Leishmania-Host Interactions-An Epigenetic Paradigm

Abstract

Leishmaniasis is one of the major neglected tropical diseases, for which no vaccines exist. Chemotherapy is hampered by limited efficacy coupled with development of resistance and other side effects. Leishmania parasites elude the host defensive mechanisms by modulating their surface proteins as well as dampening the host's immune responses. The parasites use the conventional RNA polymerases peculiarly under different environmental cues or pressures such as the host's milieu or the drugs. The mechanisms that restructure post-translational modifications are poorly understood but altered epigenetic histone modifications are believed to be instrumental in influencing the chromatin remodeling in the parasite. Interestingly, the parasite also modulates gene expression of the hosts, thereby hijacking or dampening the host immune response. Epigenetic factor such as DNA methylation of cytosine residues has been incriminated in silencing of macrophage-specific genes responsible for defense against these parasites. Although there is dearth of information regarding the epigenetic alterations-mediated pathogenesis in these parasites and the host, the unique epigenetic marks may represent targets for potential anti-leishmanial drug candidates. This review circumscribes the epigenetic changes during Leishmania infection, and the epigenetic modifications they enforce upon the host cells to ensure a safe haven. The non-coding micro RNAs as post-transcriptional regulators and correlates of wound healing and toll-like receptor signaling, as well as prognostic biomarkers of therapeutic failure and healing time are also explored. Finally, we highlight the recent advances on how the epigenetic perturbations may impact leishmaniasis vaccine development as biomarkers of safety and immunogenicity.

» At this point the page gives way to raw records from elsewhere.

What follows belongs to an exercise in optimizing a design on an open flow for small area, a short achievable clock period and few clock cycles per item; a production flow would make more cautious choices. No functional check of the RTL was part of this run. The flow treats the clock pin as an ideal source, which a real chip does not have.

File: flow/design.v
module grad_stream (
    input  wire       clk,
    input  wire       rst,
    input  wire       in_valid,
    output wire       in_ready,
    input  wire       in_sof,
    input  wire [6:0] in_width,
    input  wire [1:0] in_preset,
    input  wire [7:0] in_pix,
    output reg        out_valid,
    input  wire       out_ready,
    output reg  [7:0] out_mag
);
    localparam QD = 4;      
    reg       rdy;
    reg       acc_r;
    reg       sof_r;
    reg [7:0] pix_r;
    reg [6:0] wreg;        
    reg [1:0] preg;        
    assign in_ready = rdy;
    always @(posedge clk) begin
        acc_r <= in_valid && rdy && !rst;
        sof_r <= in_sof;
        pix_r <= in_pix;
        if (in_valid && rdy && in_sof) begin
            wreg <= in_width;
            preg <= in_preset;
        end
    end
    reg [6:0] xn;          
    reg [1:0] y;           
    wire eo = (preg != 2'd3);                     
    wire sb = (preg != 2'd2) && (preg != 2'd3);   
    wire last     = !sof_r && (xn == wreg);
    wire interior = !sof_r && (y == 2'd2) && (xn >= 7'd3);
    wire       use30 = (wreg >= 7'd33);
    wire [6:0] vrest = wreg - (use30 ? 7'd33 : 7'd3);
    wire [5:0] seg   = {use30, vrest[4:0]};
    always @(posedge clk) begin
        if (acc_r) begin
            if (sof_r) begin
                xn <= 7'd2;
                y  <= 2'd0;
            end else if (last) begin
                xn <= 7'd1;
                if (y != 2'd2) y <= y + 2'd1;
            end else
                xn <= xn + 7'd1;
        end
    end
    reg [8*1-1:0]  a1,  b1;
    reg [8*2-1:0]  a2,  b2;
    reg [8*4-1:0]  a4,  b4;
    reg [8*8-1:0]  a8,  b8;
    reg [8*16-1:0] a16, b16;
    reg [8*30-1:0] a30, b30;
    reg [7:0]      ah,  bh;      
    reg [8*2-1:0]  af,  bf;      
    wire [7:0] ain  = pix_r;
    wire [7:0] a1o  = seg[0] ? a1[7:0]     : ah;
    wire [7:0] a2o  = seg[1] ? a2[15:8]    : a1o;
    wire [7:0] a4o  = seg[2] ? a4[31:24]   : a2o;
    wire [7:0] a8o  = seg[3] ? a8[63:56]   : a4o;
    wire [7:0] a16o = seg[4] ? a16[127:120] : a8o;
    wire [7:0] a30o = seg[5] ? a30[239:232] : a16o;
    wire [7:0] bin  = af[15:8];
    wire [7:0] b1o  = seg[0] ? b1[7:0]     : bh;
    wire [7:0] b2o  = seg[1] ? b2[15:8]    : b1o;
    wire [7:0] b4o  = seg[2] ? b4[31:24]   : b2o;
    wire [7:0] b8o  = seg[3] ? b8[63:56]   : b4o;
    wire [7:0] b16o = seg[4] ? b16[127:120] : b8o;
    wire [7:0] b30o = seg[5] ? b30[239:232] : b16o;
    always @(posedge clk) begin
        if (acc_r) begin
            ah  <= ain;
            a1  <= ah;
            a2  <= {a2[7:0], a1o};
            a4  <= {a4[23:0], a2o};
            a8  <= {a8[55:0], a4o};
            a16 <= {a16[119:0], a8o};
            a30 <= {a30[231:0], a16o};
            af  <= {af[7:0], a30o};
            bh  <= bin;
            b1  <= bh;
            b2  <= {b2[7:0], b1o};
            b4  <= {b4[23:0], b2o};
            b8  <= {b8[55:0], b4o};
            b16 <= {b16[119:0], b8o};
            b30 <= {b30[231:0], b16o};
            bf  <= {bf[7:0], b30o};
        end
    end
    wire [7:0] cp = pix_r;
    wire [7:0] ct = af[15:8];
    wire [7:0] cu = bf[15:8];
    wire [9:0]        col_v = (eo ? {2'b0, cu} + {2'b0, cp} : 10'd0)
                            + (sb ? {1'b0, ct, 1'b0} : {2'b0, ct});
    wire signed [8:0] cps = {1'b0, cp};
    wire signed [8:0] cus = {1'b0, cu};
    wire signed [8:0] col_d = cps - cus;
    reg [9:0]        va, vb;
    reg signed [8:0] da, db;
    always @(posedge clk) begin
        if (acc_r) begin
            va <= col_v; vb <= va;
            da <= col_d; db <= da;
        end
    end
    wire signed [11:0] vcs = {2'b0, col_v};
    wire signed [11:0] vbs = {2'b0, vb};
    wire signed [11:0] sx_c = vcs - vbs;
    wire signed [11:0] sy_c = (eo ? db + col_d : 12'sd0) + (sb ? 2 * da : da);
    wire bigx_c = sx_c[10] ? !((sx_c[9:8] == 2'h3) && (sx_c[7:0] != 8'd0)) : (sx_c[9:8] != 2'h0);
    wire bigy_c = sy_c[10] ? !((sy_c[9:8] == 2'h3) && (sy_c[7:0] != 8'd0)) : (sy_c[9:8] != 2'h0);
    reg       pv1, nx, ny, big1;
    reg [7:0] mx, my;
    always @(posedge clk) begin
        nx   <= sx_c[10];
        ny   <= sy_c[10];
        mx   <= sx_c[7:0] ^ {8{sx_c[10]}};
        my   <= sy_c[7:0] ^ {8{sy_c[10]}};
        big1 <= bigx_c || bigy_c;
    end
    wire sqw1 = (mx[0] & mx[5]) ^ (mx[1] & mx[4]);
    wire sqw2 = (mx[0] & mx[5]) & (mx[1] & mx[4]);
    wire sqw3 = (mx[0] & mx[7]) ^ (mx[1] & mx[6]) ^ (mx[2] & mx[5]);
    wire sqw4 = ((mx[0] & mx[7]) & (mx[1] & mx[6])) | ((mx[0] & mx[7]) & (mx[2] & mx[5])) | ((mx[1] & mx[6]) & (mx[2] & mx[5]));
    wire sqw5 = (mx[3] & mx[4]) ^ mx[4];
    wire sqw6 = (mx[3] & mx[4]) & mx[4];
    wire sqw7 = (mx[0] & mx[3]) ^ (mx[1] & mx[2]) ^ mx[2];
    wire sqw8 = ((mx[0] & mx[3]) & (mx[1] & mx[2])) | ((mx[0] & mx[3]) & mx[2]) | ((mx[1] & mx[2]) & mx[2]);
    wire sqw9 = (mx[0] & mx[4]) ^ (mx[1] & mx[3]);
    wire sqw10 = (mx[0] & mx[4]) & (mx[1] & mx[3]);
    wire sqw11 = (mx[2] & mx[3]) ^ mx[3] ^ (nx & mx[5]);
    wire sqw12 = ((mx[2] & mx[3]) & mx[3]) | ((mx[2] & mx[3]) & (nx & mx[5])) | (mx[3] & (nx & mx[5]));
    wire sqw13 = (my[0] & my[5]) ^ (my[1] & my[4]) ^ (my[2] & my[3]);
    wire sqw14 = ((my[0] & my[5]) & (my[1] & my[4])) | ((my[0] & my[5]) & (my[2] & my[3])) | ((my[1] & my[4]) & (my[2] & my[3]));
    wire sqw15 = (mx[0] & mx[6]) ^ (mx[1] & mx[5]) ^ (mx[2] & mx[4]);
    wire sqw16 = ((mx[0] & mx[6]) & (mx[1] & mx[5])) | ((mx[0] & mx[6]) & (mx[2] & mx[4])) | ((mx[1] & mx[5]) & (mx[2] & mx[4]));
    wire sqw17 = (nx & mx[6]) ^ (my[0] & my[6]) ^ (my[1] & my[5]);
    wire sqw18 = ((nx & mx[6]) & (my[0] & my[6])) | ((nx & mx[6]) & (my[1] & my[5])) | ((my[0] & my[6]) & (my[1] & my[5]));
    wire sqw19 = (my[2] & my[4]) ^ (ny & my[6]);
    wire sqw20 = (my[2] & my[4]) & (ny & my[6]);
    wire sqw21 = (nx & mx[7]) ^ (my[0] & my[7]) ^ (my[1] & my[6]);
    wire sqw22 = ((nx & mx[7]) & (my[0] & my[7])) | ((nx & mx[7]) & (my[1] & my[6])) | ((my[0] & my[7]) & (my[1] & my[6]));
    wire sqw23 = (my[2] & my[5]) ^ (my[3] & my[4]) ^ my[4];
    wire sqw24 = ((my[2] & my[5]) & (my[3] & my[4])) | ((my[2] & my[5]) & my[4]) | ((my[3] & my[4]) & my[4]);
    wire sqw25 = (ny & my[7]) ^ sqw3 ^ sqw5;
    wire sqw26 = ((ny & my[7]) & sqw3) | ((ny & my[7]) & sqw5) | (sqw3 & sqw5);
    wire sqw27 = (mx[1] & mx[7]) ^ (mx[2] & mx[6]) ^ (mx[3] & mx[5]);
    wire sqw28 = ((mx[1] & mx[7]) & (mx[2] & mx[6])) | ((mx[1] & mx[7]) & (mx[3] & mx[5])) | ((mx[2] & mx[6]) & (mx[3] & mx[5]));
    wire sqw29 = (my[1] & my[7]) ^ (my[2] & my[6]) ^ (my[3] & my[5]);
    wire sqw30 = ((my[1] & my[7]) & (my[2] & my[6])) | ((my[1] & my[7]) & (my[3] & my[5])) | ((my[2] & my[6]) & (my[3] & my[5]));
    wire sqw31 = sqw4 ^ sqw6;
    wire sqw32 = sqw4 & sqw6;
    wire sqw33 = (mx[2] & mx[7]) ^ (mx[3] & mx[6]) ^ (mx[4] & mx[5]);
    wire sqw34 = ((mx[2] & mx[7]) & (mx[3] & mx[6])) | ((mx[2] & mx[7]) & (mx[4] & mx[5])) | ((mx[3] & mx[6]) & (mx[4] & mx[5]));
    wire sqw35 = mx[5] ^ (my[2] & my[7]) ^ (my[3] & my[6]);
    wire sqw36 = (mx[5] & (my[2] & my[7])) | (mx[5] & (my[3] & my[6])) | ((my[2] & my[7]) & (my[3] & my[6]));
    wire sqw37 = (my[4] & my[5]) ^ my[5];
    wire sqw38 = (my[4] & my[5]) & my[5];
    wire sqw39 = (mx[3] & mx[7]) ^ (mx[4] & mx[6]);
    wire sqw40 = (mx[3] & mx[7]) & (mx[4] & mx[6]);
    wire sqw41 = (mx[4] & mx[7]) ^ (mx[5] & mx[6]);
    wire sqw42 = (mx[4] & mx[7]) & (mx[5] & mx[6]);
    wire sqw43 = (mx[0] & mx[1]) ^ mx[1] ^ (nx & mx[1]);
    wire sqw44 = ((mx[0] & mx[1]) & mx[1]) | ((mx[0] & mx[1]) & (nx & mx[1])) | (mx[1] & (nx & mx[1]));
    wire sqw45 = (mx[0] & mx[2]) ^ (nx & mx[2]);
    wire sqw46 = (mx[0] & mx[2]) & (nx & mx[2]);
    wire sqw47 = (nx & mx[3]) ^ (my[0] & my[3]) ^ (my[1] & my[2]);
    wire sqw48 = ((nx & mx[3]) & (my[0] & my[3])) | ((nx & mx[3]) & (my[1] & my[2])) | ((my[0] & my[3]) & (my[1] & my[2]));
    wire sqw49 = my[2] ^ (ny & my[3]);
    wire sqw50 = my[2] & (ny & my[3]);
    wire sqw51 = (nx & mx[4]) ^ (my[0] & my[4]) ^ (my[1] & my[3]);
    wire sqw52 = ((nx & mx[4]) & (my[0] & my[4])) | ((nx & mx[4]) & (my[1] & my[3])) | ((my[0] & my[4]) & (my[1] & my[3]));
    wire sqw53 = (ny & my[4]) ^ sqw8 ^ sqw9;
    wire sqw54 = ((ny & my[4]) & sqw8) | ((ny & my[4]) & sqw9) | (sqw8 & sqw9);
    wire sqw55 = my[3] ^ (ny & my[5]) ^ sqw1;
    wire sqw56 = (my[3] & (ny & my[5])) | (my[3] & sqw1) | ((ny & my[5]) & sqw1);
    wire sqw57 = sqw10 ^ sqw11 ^ sqw13;
    wire sqw58 = (sqw10 & sqw11) | (sqw10 & sqw13) | (sqw11 & sqw13);
    wire sqw59 = sqw2 ^ sqw12 ^ sqw14;
    wire sqw60 = (sqw2 & sqw12) | (sqw2 & sqw14) | (sqw12 & sqw14);
    wire sqw61 = sqw15 ^ sqw17 ^ sqw19;
    wire sqw62 = (sqw15 & sqw17) | (sqw15 & sqw19) | (sqw17 & sqw19);
    wire sqw63 = sqw16 ^ sqw18 ^ sqw20;
    wire sqw64 = (sqw16 & sqw18) | (sqw16 & sqw20) | (sqw18 & sqw20);
    wire sqw65 = sqw21 ^ sqw23 ^ sqw25;
    wire sqw66 = (sqw21 & sqw23) | (sqw21 & sqw25) | (sqw23 & sqw25);
    wire sqw67 = sqw22 ^ sqw24 ^ sqw26;
    wire sqw68 = (sqw22 & sqw24) | (sqw22 & sqw26) | (sqw24 & sqw26);
    wire sqw69 = sqw27 ^ sqw29 ^ sqw31;
    wire sqw70 = (sqw27 & sqw29) | (sqw27 & sqw31) | (sqw29 & sqw31);
    wire sqw71 = sqw28 ^ sqw30 ^ sqw32;
    wire sqw72 = (sqw28 & sqw30) | (sqw28 & sqw32) | (sqw30 & sqw32);
    wire sqw73 = sqw33 ^ sqw35 ^ sqw37;
    wire sqw74 = (sqw33 & sqw35) | (sqw33 & sqw37) | (sqw35 & sqw37);
    wire sqw75 = (my[3] & my[7]) ^ (my[4] & my[6]) ^ sqw34;
    wire sqw76 = ((my[3] & my[7]) & (my[4] & my[6])) | ((my[3] & my[7]) & sqw34) | ((my[4] & my[6]) & sqw34);
    wire sqw77 = sqw36 ^ sqw38 ^ sqw39;
    wire sqw78 = (sqw36 & sqw38) | (sqw36 & sqw39) | (sqw38 & sqw39);
    wire sqw79 = mx[6] ^ (my[4] & my[7]) ^ (my[5] & my[6]);
    wire sqw80 = (mx[6] & (my[4] & my[7])) | (mx[6] & (my[5] & my[6])) | ((my[4] & my[7]) & (my[5] & my[6]));
    wire sqw81 = my[6] ^ sqw40 ^ sqw41;
    wire sqw82 = (my[6] & sqw40) | (my[6] & sqw41) | (sqw40 & sqw41);
    wire sqw83 = (mx[5] & mx[7]) ^ (my[5] & my[7]);
    wire sqw84 = (mx[5] & mx[7]) & (my[5] & my[7]);
    wire sqw85 = (mx[6] & mx[7]) ^ mx[7];
    wire sqw86 = (mx[6] & mx[7]) & mx[7];
    wire sqw87 = mx[0] ^ nx;
    wire sqw88 = mx[0] & nx;
    wire sqw89 = (my[0] & my[1]) ^ my[1];
    wire sqw90 = (my[0] & my[1]) & my[1];
    wire sqw91 = (my[0] & my[2]) ^ (ny & my[2]) ^ sqw44;
    wire sqw92 = ((my[0] & my[2]) & (ny & my[2])) | ((my[0] & my[2]) & sqw44) | ((ny & my[2]) & sqw44);
    wire sqw93 = sqw7 ^ sqw46 ^ sqw47;
    wire sqw94 = (sqw7 & sqw46) | (sqw7 & sqw47) | (sqw46 & sqw47);
    wire sqw95 = sqw48 ^ sqw50 ^ sqw51;
    wire sqw96 = (sqw48 & sqw50) | (sqw48 & sqw51) | (sqw50 & sqw51);
    wire sqw97 = sqw52 ^ sqw54 ^ sqw55;
    wire sqw98 = (sqw52 & sqw54) | (sqw52 & sqw55) | (sqw54 & sqw55);
    wire sqw99 = sqw56 ^ sqw58 ^ sqw59;
    wire sqw100 = (sqw56 & sqw58) | (sqw56 & sqw59) | (sqw58 & sqw59);
    wire sqw101 = sqw60 ^ sqw62 ^ sqw63;
    wire sqw102 = (sqw60 & sqw62) | (sqw60 & sqw63) | (sqw62 & sqw63);
    wire sqw103 = sqw64 ^ sqw66 ^ sqw67;
    wire sqw104 = (sqw64 & sqw66) | (sqw64 & sqw67) | (sqw66 & sqw67);
    wire sqw105 = sqw68 ^ sqw70 ^ sqw71;
    wire sqw106 = (sqw68 & sqw70) | (sqw68 & sqw71) | (sqw70 & sqw71);
    wire sqw107 = sqw72 ^ sqw74 ^ sqw75;
    wire sqw108 = (sqw72 & sqw74) | (sqw72 & sqw75) | (sqw74 & sqw75);
    wire sqw109 = sqw76 ^ sqw78 ^ sqw79;
    wire sqw110 = (sqw76 & sqw78) | (sqw76 & sqw79) | (sqw78 & sqw79);
    wire sqw111 = sqw42 ^ sqw80 ^ sqw82;
    wire sqw112 = (sqw42 & sqw80) | (sqw42 & sqw82) | (sqw80 & sqw82);
    wire sqw113 = (my[6] & my[7]) ^ my[7] ^ sqw84;
    wire sqw114 = ((my[6] & my[7]) & my[7]) | ((my[6] & my[7]) & sqw84) | (my[7] & sqw84);
    wire sqw115 = my[0] ^ ny;
    wire sqw116 = my[0] & ny;
    wire sqw117 = (nx & mx[0]) ^ (ny & my[0]) ^ sqw88;
    wire sqw118 = ((nx & mx[0]) & (ny & my[0])) | ((nx & mx[0]) & sqw88) | ((ny & my[0]) & sqw88);
    wire sqw119 = (ny & my[1]) ^ sqw43 ^ sqw89;
    wire sqw120 = ((ny & my[1]) & sqw43) | ((ny & my[1]) & sqw89) | (sqw43 & sqw89);
    wire sqw121 = sqw45 ^ sqw90 ^ sqw91;
    wire sqw122 = (sqw45 & sqw90) | (sqw45 & sqw91) | (sqw90 & sqw91);
    wire sqw123 = sqw49 ^ sqw92 ^ sqw93;
    wire sqw124 = (sqw49 & sqw92) | (sqw49 & sqw93) | (sqw92 & sqw93);
    wire sqw125 = sqw53 ^ sqw94 ^ sqw95;
    wire sqw126 = (sqw53 & sqw94) | (sqw53 & sqw95) | (sqw94 & sqw95);
    wire sqw127 = sqw57 ^ sqw96 ^ sqw97;
    wire sqw128 = (sqw57 & sqw96) | (sqw57 & sqw97) | (sqw96 & sqw97);
    wire sqw129 = sqw61 ^ sqw98 ^ sqw99;
    wire sqw130 = (sqw61 & sqw98) | (sqw61 & sqw99) | (sqw98 & sqw99);
    wire sqw131 = sqw65 ^ sqw100 ^ sqw101;
    wire sqw132 = (sqw65 & sqw100) | (sqw65 & sqw101) | (sqw100 & sqw101);
    wire sqw133 = sqw69 ^ sqw102 ^ sqw103;
    wire sqw134 = (sqw69 & sqw102) | (sqw69 & sqw103) | (sqw102 & sqw103);
    wire sqw135 = sqw73 ^ sqw104 ^ sqw105;
    wire sqw136 = (sqw73 & sqw104) | (sqw73 & sqw105) | (sqw104 & sqw105);
    wire sqw137 = sqw77 ^ sqw106 ^ sqw107;
    wire sqw138 = (sqw77 & sqw106) | (sqw77 & sqw107) | (sqw106 & sqw107);
    wire sqw139 = sqw81 ^ sqw108 ^ sqw109;
    wire sqw140 = (sqw81 & sqw108) | (sqw81 & sqw109) | (sqw108 & sqw109);
    wire sqw141 = sqw83 ^ sqw110 ^ sqw111;
    wire sqw142 = (sqw83 & sqw110) | (sqw83 & sqw111) | (sqw110 & sqw111);
    wire sqw143 = sqw85 ^ sqw112 ^ sqw113;
    wire sqw144 = (sqw85 & sqw112) | (sqw85 & sqw113) | (sqw112 & sqw113);
    wire sqw145 = sqw86 ^ sqw114;
    wire sqw146 = sqw86 & sqw114;
    wire [16:0] sq_ra = {sqw146, sqw144, sqw142, sqw140, sqw138, sqw136, sqw134, sqw132, sqw130, sqw128, sqw126, sqw124, sqw122, sqw120, sqw118, sqw116, sqw87};
    wire [16:0] sq_rb = {1'b0, sqw145, sqw143, sqw141, sqw139, sqw137, sqw135, sqw133, sqw131, sqw129, sqw127, sqw125, sqw123, sqw121, sqw119, sqw117, sqw115};
    wire [16:0] sq_c = sq_ra + sq_rb;
    localparam CUT = 4;
    wire [8:0] rem_w  [0:8];
    wire [7:0] root_w [0:8];
    reg                  pv2, sat2;
    reg [CUT-1:0]        root2;
    reg [CUT:0]          rem2;
    reg [2*(8-CUT)-1:0]  low2;
    assign rem_w[0]  = 9'd0;
    assign root_w[0] = 8'd0;
    genvar n;
    generate for (n = 0; n < 8; n = n + 1) begin : it
        wire [8:0] rin;
        wire [7:0] qin;
        wire [1:0] bb;
        if (n == CUT) begin : cut
            assign rin = {{(8-CUT){1'b0}}, rem2};
            assign qin = {{(8-CUT){1'b0}}, root2};
        end else begin : nocut
            assign rin = rem_w[n];
            assign qin = root_w[n];
        end
        if (n < CUT) begin : bhi
            assign bb = sq_c[2*(7-n) +: 2];
        end else begin : blo
            assign bb = low2[2*(7-n) +: 2];
        end
        wire [n+2:0] r  = {rin[n:0], bb};
        wire [n+2:0] t  = {1'b0, qin[n:0], 2'b01};
        wire [n+3:0] d  = {1'b0, r} - {1'b0, t};
        wire         ok = !d[n+3];
        wire [n+1:0] nr = ok ? d[n+1:0] : r[n+1:0];
        assign rem_w[n+1]  = {{(8-n){1'b0}}, nr};
        assign root_w[n+1] = {qin[6:0], ok};
    end endgenerate
    always @(posedge clk) begin
        sat2  <= big1 || sq_c[16];
        root2 <= root_w[CUT][CUT-1:0];
        rem2  <= rem_w[CUT][CUT:0];
        low2  <= sq_c[2*(8-CUT)-1:0];
    end
    reg [7:0] q [0:QD-1];
    reg [1:0] wp, rp;       
    reg [2:0] qn;           
    reg [2:0] nout;         
    wire qe    = (qn == 3'd0);
    wire ofree = !out_valid || out_ready;
    wire push  = pv2 && !(ofree && qe);       
    wire [7:0] mag_c = sat2 ? 8'd255 : root_w[8];
    always @(posedge clk) begin
        if (pv2) q[wp] <= mag_c;
        if (ofree && (!qe || pv2)) out_mag <= qe ? mag_c : q[rp];
    end
    wire [2:0] nb  = nout - {2'd0, acc_r && !interior};
    wire [2:0] nbp = nb + 3'd1;
    wire [2:0] nbm = nb - 3'd1;
    wire       inc = in_valid && rdy;
    wire       dec = out_valid && out_ready;
    wire [2:0] nnext = inc ? (dec ? nb : nbp) : (dec ? nbm : nb);
    wire       rnext = inc ? (dec ? (nb <= QD) : (nbp <= QD)) : (dec ? (nbm <= QD) : (nb <= QD));
    wire [2:0] qn_free = qe ? 3'd0 : qn - 3'd1 + {2'd0, pv2};
    wire [2:0] qn_hold = qn + {2'd0, pv2};
    always @(posedge clk) begin
        if (rst) begin
            pv1 <= 1'b0; pv2 <= 1'b0;
            wp <= 2'd0; rp <= 2'd0; qn <= 3'd0;
            out_valid <= 1'b0;
            nout <= 3'd0;
            rdy <= 1'b1;
        end else begin
            pv1 <= acc_r && interior;
            pv2 <= pv1;
            if (push)  wp <= wp + 2'd1;
            if (ofree && !qe) rp <= rp + 2'd1;
            qn <= ofree ? qn_free : qn_hold;
            out_valid <= ofree ? (!qe || pv2) : 1'b1;
            nout <= nnext;
            rdy  <= rnext;
        end
    end
endmodule
File: flow/flow/run.sh
#!/bin/bash
# Layout: the standard flow (standard.sh, which runs the standard
# synthesis unchanged), with two changes to how the layout is made:
#  - the port buffers are sky130_fd_sc_hd__buf_2 (buffer_ports otherwise
#    picks a slow delay cell); every input and output port still gets one;
#  - clock tree synthesis clusters up to 30 sinks per leaf buffer, uses
#    clkbuf_8/clkbuf_16 and no dummy loads, which needs far fewer clock
#    buffers; the tree stays balanced (no skew is added on purpose).
# The clock, its period and the I/O constraints are the standard flow's, unchanged.
# standard.sh's output is kept in standard.log and the tools' own logs are
# copied to flow_logs/.
set -uo pipefail
export BUFFER_PORTS_ARGS="-buffer_cell sky130_fd_sc_hd__buf_2"
export CTS_ARGS="-sink_clustering_enable -repair_clock_nets -sink_clustering_size 30 -sink_clustering_max_diameter 120 -dont_use_dummy_load -buf_list {sky130_fd_sc_hd__clkbuf_8 sky130_fd_sc_hd__clkbuf_16}"
bash standard.sh > standard.log 2>&1
st=$?
cp -r orfs/logs flow_logs 2>/dev/null || true
exit $st
File: flow/standard.sh
#!/bin/bash
# synth_recipe.tcl (not shown) runs the flow's synth.tcl, then flattens the netlist and writes it again
# the make line also repeats each setting of config.mk as NAME=value (left out here)
make -C /OpenROAD-flow-scripts/flow DESIGN_CONFIG=/design/flow/config.mk WORK_HOME=/design/flow/orfs CLKGATE_MAP_FILE= SYNTH_SCRIPT=/design/flow/synth_recipe.tcl "${@:-finish}"
File: flow/config.mk
export PLATFORM = sky130hd
export DESIGN_NAME = grad_stream
export DESIGN_NICKNAME = grad_stream
export VERILOG_FILES = /design/flow/design.v
export SDC_FILE = /design/flow/constraint.sdc
export NUM_CORES = 4
export LEC_CHECK = 0
export ABC_AREA = 1
export CAP_MARGIN = 20
export CORE_MARGIN = 2
export CORE_UTILIZATION = 65
export SLEW_MARGIN = 20
File: flow/constraint.sdc
create_clock -name core_clock -period 30.0 [get_ports {clk}]
set_input_delay 6.0000 -clock core_clock [delete_from_list [all_inputs] [get_ports {clk}]]
set_output_delay 6.0000 -clock core_clock [all_outputs]
set_load 0.01 [all_outputs]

Keywords: DNA methylation/demethylation; biomarkers; epigenetics; histone modification; host-pathogen Interactions; leishmaniasis; non-coding RNA; therapeutics.

Figure 1

Schematic model of epigenetic regulation during Leishmania infection. Interplay of various factors involved in controlling gene expression at the transcriptional (DNA and histone modifications) and post-transcriptional level (non-coding RNAs) is depicted. CpG-rich regions of repressed genes are usually methylated, which in turn recruit chromatin modifiers to keep the genes in any of the three states, i.e., repressed, expressed, or poised. Heavily expressed genes show neither DNA methylation nor acetylated histones, while repressed genes tend to have both methylated DNA and histones, which inhibit the accessibility of polymerases, and other factors required for transcription. Base J, a DNA modification is crucial for transcriptional control in Leishmania species. Various non-coding RNAs arising mostly from UTRs act as regulatory elements in a feedback loop (13, 14). JBP, Base J binding protein; PGC, polycistronic gene cluster; cSSRs, convergent strand switch regions; dSSRs, divergent strand switch regions; DOT, disrupter of telomere; ac, acetylation; me, methylation; me2, dimethylation; me3, trimethylation; HAT, histone acetyl transferase; sno, small nucleolar; sn, small nuclear; pi-wi, piwi interacting; si, small interfering; mi, micro; lnc, long non-coding.